I eventually quit doing it right before the dotcom crash. I wish I could say I was prescient, but I was simply lucky to sell off when I did. Sure, I had clues that something wasn’t right in the tech/dotcom world, but the main reason I sold while I was up was that I couldn’t maintain an even emotional keel for day trading.
After that experience, I set rules to invest for the long term inside retirement accounts so that I couldn’t spend any of it. This has been a tremendous boon to me and saved me from my own crazy spending habits a decade ago (story for another time).
Now I’m building new rules for a new era of investing for me. I’m shifting current and near-future savings into small businesses that have solid growth potential.
In the past, I invested in a few small businesses. I had no rules, and learned some hard lessons.
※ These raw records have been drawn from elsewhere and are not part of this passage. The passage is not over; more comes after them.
[src/rtl/contador_regressivo_bcd.sv]
// BCD MM:SS countdown timer with a 1-tick prescaler and an IDLE/RUN/PAUSE/DONE control FSM.
// Each stage borrows from the next higher stage, so the count stops cleanly at 00:00.
module contador_regressivo_bcd #(
    parameter int TICK_DIV = 50_000_000
) (
    input  logic       clk,
    input  logic       reset,
    input  logic       load,
    input  logic       start_stop,
    input  logic [3:0] preset_mt,
    input  logic [3:0] preset_mu,
    input  logic [3:0] preset_st,
    input  logic [3:0] preset_su,
    output logic [3:0] min_t,
    output logic [3:0] min_u,
    output logic [3:0] sec_t,
    output logic [3:0] sec_u,
    output logic       running,
    output logic       done,
    output logic       done_pulse
);

    localparam int PW = (TICK_DIV > 2) ? $clog2(TICK_DIV) : 1;
    localparam logic [PW-1:0] TICK_LAST = PW'(TICK_DIV - 1);

    typedef enum logic [1:0] {
        IDLE  = 2'd0,
        RUN   = 2'd1,
        PAUSE = 2'd2,
        DONE  = 2'd3
    } state_t;

    state_t      state_r;
    logic [PW-1:0] presc_r;
    logic [3:0]  min_t_r, min_u_r, sec_t_r, sec_u_r;
    logic        running_r, done_r, done_pulse_r;

    logic [3:0]  dec_mt_s, dec_mu_s, dec_st_s, dec_su_s;
    logic        count_zero_s, count_one_s, tick_s;

    function automatic logic [3:0] clamp9(input logic [3:0] d);
        return (d > 4'd9) ? 4'd9 : d;
    endfunction

    function automatic logic [3:0] clamp5(input logic [3:0] d);
        return (d > 4'd5) ? 4'd5 : d;
    endfunction

    // Borrow chain: value the digits take on the next tick.
    always_comb begin
        dec_mt_s = min_t_r;
        dec_mu_s = min_u_r;
        dec_st_s = sec_t_r;
        dec_su_s = sec_u_r;
        if (sec_u_r == 4'd0) begin
            dec_su_s = 4'd9;
            if (sec_t_r == 4'd0) begin
                dec_st_s = 4'd5;
                if (min_u_r == 4'd0) begin
                    dec_mu_s = 4'd9;
                    dec_mt_s = min_t_r - 4'd1;
                end else begin
                    dec_mu_s = min_u_r - 4'd1;
                end
            end else begin
                dec_st_s = sec_t_r - 4'd1;
            end
        end else begin
            dec_su_s = sec_u_r - 4'd1;
        end
    end

    // Status flags on the current count and prescaler.
    always_comb begin
        count_zero_s = (min_t_r == 4'd0) && (min_u_r == 4'd0) &&
                       (sec_t_r == 4'd0) && (sec_u_r == 4'd0);
        count_one_s  = (min_t_r == 4'd0) && (min_u_r == 4'd0) &&
                       (sec_t_r == 4'd0) && (sec_u_r == 4'd1);
        tick_s       = (presc_r == TICK_LAST);
    end

    // Control FSM, prescaler and digit registers; priority reset > load > start_stop > tick.
    always_ff @(posedge clk) begin
        if (!reset) begin
            state_r      <= IDLE;
            presc_r      <= '0;
            min_t_r      <= 4'd0;
            min_u_r      <= 4'd0;
            sec_t_r      <= 4'd0;
            sec_u_r      <= 4'd0;
            running_r    <= 1'b0;
            done_r       <= 1'b0;
            done_pulse_r <= 1'b0;
        end else begin
            done_pulse_r <= 1'b0;
            if (load) begin
                min_t_r   <= clamp9(preset_mt);
                min_u_r   <= clamp9(preset_mu);
                sec_t_r   <= clamp5(preset_st);
                sec_u_r   <= clamp9(preset_su);
                state_r   <= IDLE;
                presc_r   <= '0;
                running_r <= 1'b0;
                done_r    <= 1'b0;
            end else if (start_stop) begin
                case (state_r)
                    IDLE: begin
                        if (!count_zero_s) begin
                            state_r   <= RUN;
                            running_r <= 1'b1;
                            presc_r   <= '0;
                        end
                    end
                    RUN: begin
                        state_r   <= PAUSE;
                        running_r <= 1'b0;
                    end
                    PAUSE: begin
                        state_r   <= RUN;
                        running_r <= 1'b1;
                        presc_r   <= '0;
                    end
                    default: begin
                        state_r <= state_r;
                    end
                endcase
            end else if (state_r == RUN) begin
                if (tick_s) begin
                    presc_r <= '0;
                    min_t_r <= dec_mt_s;
                    min_u_r <= dec_mu_s;
                    sec_t_r <= dec_st_s;
                    sec_u_r <= dec_su_s;
                    if (count_one_s) begin
                        state_r      <= DONE;
                        running_r    <= 1'b0;
                        done_r       <= 1'b1;
                        done_pulse_r <= 1'b1;
                    end
                end else begin
                    presc_r <= presc_r + PW'(1);
                end
            end
        end
    end

    assign min_t      = min_t_r;
    assign min_u      = min_u_r;
    assign sec_t      = sec_t_r;
    assign sec_u      = sec_u_r;
    assign running    = running_r;
    assign done       = done_r;
    assign done_pulse = done_pulse_r;

endmodule

[config.mk]
export PLATFORM = sky130hd
export DESIGN_NAME = contador_regressivo_bcd
export DESIGN_NICKNAME = d
export VERILOG_FILES = /design/src/rtl/contador_regressivo_bcd.sv
export SDC_FILE = /design/constraint.sdc
export NUM_CORES = 1
export LEC_CHECK = 0
export CAP_MARGIN = 20
export CORE_MARGIN = 8
export CORE_UTILIZATION = 40
export DETAILED_ROUTE_END_ITERATION = 16
export MAX_ROUTING_LAYER = met4
export RECOVER_POWER = 100
export REMOVE_ABC_BUFFERS = 1
export SYNTH_ARGS = -nofsm -noshare
export SYNTH_HDL_FRONTEND = slang
export SYNTH_SLANG_ARGS = --single-unit
[constraint.sdc]
create_clock -name clk -period 6.6 [get_ports clk]
set_input_delay 1.32 -clock clk [delete_from_list [all_inputs] [get_ports clk]]
set_output_delay 1.32 -clock clk [all_outputs]
set_load 0.05 [all_outputs]
* Yosys cells after proc, flatten, opt, wreduce, memory -nomap -nowiden *
Index checks and enable logic that the tools add are counted.

operators by class
  $add $sub $neg = 5
  order comparisons = 4
  equality and inequality tests = 7
  multiplexer cells = 47
  bitwise gates (word level) = 4
  reductions and logical operators = 27

operators with widths
  kind                   number
  $mux 4                 29
  $mux 26                4
  $pmux 26 s2            1
  $add 26x1->26 const B  1
  $eq 26x26->1 const B   1
  $logic_not 4->1        4
  $reduce_bool 2->1      8
  $sub 4x1->4 const B    4
  $gt 4x4->1 const B     3
  $mux 2                 5
  $reduce_and 5->1       2
  $reduce_and 4->1       2
  $mux 1                 6
  $pmux 2 s3             1
  $reduce_and 3->1       2
  $reduce_and 6->1       1
  $reduce_or 5->1        1
  $eq 4x1->1 const B     1
  $gt 4x3->1 const B     1
  $logic_and 1x1->1      4
  $not 1->1              4
  $ne 3x1->1 const B     1
  $ne 3x3->1 const B     1
  $pmux 1 s3             1
  other kinds (6)        6

storage, ports and cells
  register bits after elaboration = 47
  bits of input ports = 20
  output and inout bits = 19
  word-level logic and storage cells = 103

* Longest topological paths before layout *
Gate-level depths: netlist of run 1.

  depth in word-level cells = 8
  depth in mapped cells = 9
  gate-level depth less buffers = 7

* Worst setup path after synthesis of run 1 *
No wires, ideal clock.

  path kind = input to register
  from = input start_stop
  to = register presc_r[25]
  library setup time = 70 ps
  arrival = 2909 ps
  required time = 6530 ps
  path slack = 3621 ps
  cell stages on the path = 6
  path buffers = 1
  cell sequence = buf_2 > nor3b_4 > nor2_1 > a2111o_1 > or4_1 > a21oi_1

between the ends
  cells in the longest elaborated chain, start to end = 2
  elaborated cells on any way between the ends = 5
  classes of those cells = eq/ne (2); mux (1); reduce/logical (2)

RTL lines
  what                                          RTL line  source
  start: declaration                            9         input logic start_stop,
  $ne 3x1->1 (no line) (tied with other cells)  -
  $reduce_and 3->1 (no line)                    -
  end signal: assignment                        141       presc_r <= presc_r + PW'(1);
  end: declaration                              34        logic [PW-1:0] presc_r;

Several ways; a longest one is shown, not always the timed one.
A chain may end at the register's enable or synchronous reset.

* Final worst setup path of run 1 *
Same ends and word-level chain as after synthesis.

==> results.yml, run 1 <==
grt:
  antenna_found_initial: 0
  grt_first_pass_wirelength_mm: 12.47
  grt_start_max_net_pins: 23
  overflow: 0
  grt_pass1_vias: 2455
  grtUsageTotal: 0.1563
timing:
  slew_headroom: -0.1122
  finalCritPeriodShare: 0.5785
  fin_ws_ns: 2.782
  slew_violations: 23
  max_freq_mhz: 261.9
  setup_tns_ns: 0
  fin_skew_ns: 0.009482
  hold_violations: 0
  worst_slew_pin_slew_ns: 1.661
  post-route-min-period_ns: 3.818
  grt_setup_unrepaired: "false"
  setup_viol: 0
layout:
  layout.nets: 381
  synthToLayoutAreaGrowth_pct: 17.30
  final_common_cell: "dfxtp_1"
  layout_common_cells: "dfxtp_1, nor2_1, nand2_1"
  nFillCells: 659
  diodes: 0
  design_area_um2: 3266
  final_util: 0.4833
  drive_above_1_share: 0.07521
status:
  outcome: "finished with violations"
  violations: "capacitance limit, slew limit"
route:
  wl_per_cell_um: 16.74
  initialDrtViolationCount: 128
  drc: 0
  antenna_left: 0
  vias: 2687
  dr.pass1.iters: 6
  viasPerCell: 6.121
  wirelength_mm: 7.350
clocking:
  root_buffer: "clkbuf_8"
  clk_pin_slew_ns: 0.09
  cts_tree: "done"
  cts_hold_buf: 0
  htreeDepth: 2
  cts_setup_buffers: 0
  cts.sinks: 47
  clkLatencyLatePin_ns: 0.30
  cts_made_buffers: 5
  cts_resized: 0
  clock_path_buffers: 2
floorplanning:
  ios: 39
  die-area_um2: 9885
  start_util: 0.4120
  die_h_um: 99.43
  dieWidth_um: 99.43
  num_rows: 30
  core_area_um2: 6756
yosys:
  synth_area_per_cell_um2: 8.462
  synth_seq_cells: 47
  async_reset_ff_frac: 0
  synth_warnings: 0
  ys_seq_area_frac: 0.3380
  netlist_area_um2: 2784
  synthCells: 329
  ys.flop_type: "dfxtp_1"
  synth_edf_count: 0
  synth_cell_types: 70
setup_path:
  worstSetupPathType: "in2reg"
  arrival_ns: 4.02
  cp.required_ns: 6.81
  cp-end-kind: "register"
  start_kind: "input port"
  cp_max_fo: 14
  slowest_delay_ns: 0.71
  cp_slowest_cell: "dlygate4sd3_1"
  path_cells: "dlygate4sd3_1, and2b_1, nor2_1, a2111o_1, or4_1, a21oi_1"
placed_design:
  portBuffers: 38
  place_area_um2: 3168
  dp_slack_ns: 2.558
  gp_congestion: 0.8834
  dp_hpwl_mm: 5.323
hold_path:
  min_path_type: "reg2reg"
flow_run:
  maxCapViolCount: 1
power_and_ir_drop:
  ir_worst_vdd_uv: 131.2
  power_density_nw_per_um2: 191.1
  leakagePower_nw: 1.070
==> power breakdown <==
group | leakage, nW | switching, mW | internal (mW)
sequential | 0.382 | 0.00971 | 0.290
clock | 0.0612 | 0.100 | 0.123
combinational | 0.626 | 0.0645 | 0.0368
==> per-layer routing <==
layer	track usage	part of all wire	wire, um
met5	-	0	0
met4	0.02678	0.0044	32
met3	0.03701	0.045	330
met2	0.2366	0.45	3333
met1	0.2085	0.50	3653
==> logic make-up (layout without fill, tap and decap cells) <==
group                    Yosys count  in the layout  synth area share
AND/OR/NAND/NOR                  148            148            0.3227
AO/OA/AOI/OAI                     88             88            0.2283
flip-flops                        47             47            0.3380
buffers and inverters             30             60           0.05618
XOR/XNOR                          12             12           0.03775
adder cells (fa/ha/maj)            3              3           0.01348
multiplexers                       1              1          0.003596
==> critical path: cells and delay by family <==
family,cells,cell delay (ns)
buffers and inverters,1,0.71
AOI/OAI and AO/OA,2,0.73
and+or+nand+nor,3,1.27
==> area by class of cell <==
class | count | area (um2) | share of cell area
Multi-Input combinational cell | 252 | 1670 | 0.5115
Sequential cell | 47 | 940.9 | 0.2881
Timing Repair Buffer | 40 | 391.6 | 0.1199
Tap cell | 80 | 100.1 | 0.03065
Clock buffer | 6 | 82.58 | 0.02529
Inverter | 12 | 45.04 | 0.01379
Clock inverter | 2 | 35.03 | 0.01073
==> per-stage QoR <==
step                cells  hold WS (ns)  power (mW)
CTS                   439        0.4875      0.6324
floorplan             311        0.4476      0.3682
finish                439        0.4822      0.6240
global route          439        0.5151      0.6518
global placement      431        0.4643      0.4107
detailed placement    431        0.4690      0.4106
==> flip-flops by register name, summed over array words and instances (netlist names) <==
register / flops
presc_r: 26
min_t: 4
min_u: 4
sec_t: 4
sec_u: 4
state_r: 2
done: 1
done_pulse: 1
running: 1
==> path summary, 6_finish.rpt <==
kind | start | endpoint | slack [ns] | cells after the start
hold reg to reg | presc_r[23] | presc_r[23] | 0.48 | 2
setup / recovery | start_stop | presc_r[25] | 2.78 | 6
setup reg to reg | sec_u[0] | presc_r[25] | 3.60 | 4
hold / removal | presc_r[23] | presc_r[23] | 0.48 | 2
==> cell usage after synthesis (4+ instances only) <==
cell type / count / area [um2]
nor3_1: 7 / 35.03
a211oi_1: 7 / 52.55
dfxtp_1: 47 / 940.9
buf_2: 5 / 25.02
nand3_1: 18 / 90.09
o31ai_1: 11 / 82.58
nor4_1: 4 / 25.02
or3_1: 5 / 31.28
or4_1: 14 / 105.1
o21ai_0: 16 / 80.08
a31oi_1: 5 / 31.28
buf_6: 5 / 56.30
or2_2: 4 / 25.02
clkbuf_1: 6 / 22.52
inv_1: 11 / 41.29
xnor2_1: 11 / 96.34
nand4_1: 11 / 68.82
a21oi_1: 15 / 75.07
nor2_1: 27 / 101.4
nand2_1: 23 / 86.33
Note: power is estimated with default switching activity, not from simulation.
==> inputs of run 2 (changes only) <==
Clock period 6.6 ns to 3.9 ns, I/O delays scaled along.
==> results.yml, run 2 (same netlist as run 1, synthesis figures left out) <==
floorplanning:
  die_h_um: 99.43
  dieWidth_um: 99.43
  ios: 39
  start_util: 0.4120
  die-area_um2: 9885
  core_area_um2: 6756
  num_rows: 30
route:
  drc: 0
  antenna_left: 0
  initialDrtViolationCount: 189
  vias: 2669
  wirelength_mm: 7.415
  wl_per_cell_um: 16.70
  viasPerCell: 6.011
  dr.pass1.iters: 4
timing:
  grt_setup_unrepaired: "false"
  slew_headroom: 0.3582
  fin_skew_ns: 0.006347
  post-route-min-period_ns: 3.099
  slew_violations: 0
  fin_ws_ns: 0.8014
  max_freq_mhz: 322.7
  hold_violations: 0
  setup_viol: 0
  setup_tns_ns: 0
  worst_slew_pin_slew_ns: 0.9598
  whs_ns: 0.4623
  finalCritPeriodShare: 0.7945
placed_design:
  placedCellCount: 436
  gp_congestion: 0.8270
  portBuffers: 38
  place_area_um2: 3206
  dp_slack_ns: 0.7801
  dp_hpwl_mm: 5.495
clocking:
  root_buffer: "clkbuf_8"
  clock_path_buffers: 2
  cts_tree: "done"
  clkLatencyLatePin_ns: 0.30
  cts_setup_buffers: 0
  cts_hold_buf: 0
  cts_made_buffers: 5
  htreeDepth: 2
  cts_resized: 0
  cts.sinks: 47
  clk_pin_slew_ns: 0.08
layout:
  final_common_cell: "dfxtp_1"
  layout.nets: 386
  synthToLayoutAreaGrowth_pct: 17.80
  final_util: 0.4854
  diodes: 0
  largest_register: "presc_r"
  layout_common_cells: "dfxtp_1, nor2_1, nand2_1"
  stdcell_count: 444
  design_area_um2: 3279
  drive_above_1_share: 0.07967
  largest_reg_flops: 26
grt:
  grt_pass1_vias: 2507
  grt_first_pass_wirelength_mm: 12.32
  overflow: 0
  busiest_layer: "met2"
  grt_start_max_net_pins: 23
  use_met3: 0.02584
  antenna_found_initial: 0
  use_met2: 0.2479
  grtUsageTotal: 0.1544
  grtUsageMet1: 0.1905
setup_path:
  start_kind: "input port"
  cp_max_fo: 10
  cp-end-kind: "register"
  arrival_ns: 3.32
  timing.reg2reg.worst_path_depth: 5
  worstSetupPathType: "in2reg"
  cp.required_ns: 4.12
hold_path:
  min_path_type: "reg2reg"
  holdPathStages: 1
power_and_ir_drop:
  power_mw: 1.006
  ir_worst_vdd_uv: 124.6
  power_density_nw_per_um2: 306.6
  leakagePower_nw: 1.082
flow_run:
  maxCapViolCount: 0
status:
  outcome: "finished, final reports clean"
-- run 2: layer usage --
metal	routed length, um	up-vias
met2	3506	45
li1	-	1331
met3	328	10
met4	114	0
met5	0	-
met1	3465	1283
-- run 2: layout make-up --
type                    instances  area, um2
fillers                       667       3477
multi-input cells             252       1668
flip-flops and latches         47      940.9
repair buffers                 45      425.4
clock buffers                   8      100.1
well taps                      80      100.1
inverters                      12      45.04
-- run 2: final timing paths --
kind               from          end  slack [ns]
max          start_stop  presc_r[25]        0.80
max reg2reg    sec_u[0]  presc_r[19]        1.25
min                done         done        0.46
min reg2reg        done         done        0.46
-- run 2: power breakdown --
group / switching (mW) / internal [mW]
Clock: 0.163 / 0.162
Combinational: 0.109 / 0.0640
Sequential: 0.0163 / 0.491
-- run 2: worst max-delay path: stages --
cell and delay [ns]:
dlygate4sd3_1 0.66, nor3b_1 0.40, nor2_1 0.27, a2111o_1 0.56, or4_1 0.49, a21oi_1 0.14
I’ll share those and how they are creating my new rules.
Lesson #1: What Have You Done For Me Lately?
A business owner may have agreed to take some money for a percentage of his company and agreed to pay out distributions, but…
Greed eventually pops up.
Owners start asking, “Why am I still paying you money?”
They begin to resent the investor who helped them out when they needed cash to grow. Once business is good, they decide paying out to the investor isn’t in their best interest.
Lesson #2: How Will I Get My Money Back?
Taking minority stakes in a business is risky. There isn’t any liquidity. The odds of a sale/acquisition are unlikely. Because of those issues, you must focus on how you’ll get your money back and how much profit you’ll make.
I learned this quickly when I didn’t get much money back. I’ve not “lost” per se, but I’ve not profited before.
So, I set up agreements where I get my money back + a percentage profit before I can be bought out. The buyout is also agreed upon before the investment. You might lose a little upside, but probably not much.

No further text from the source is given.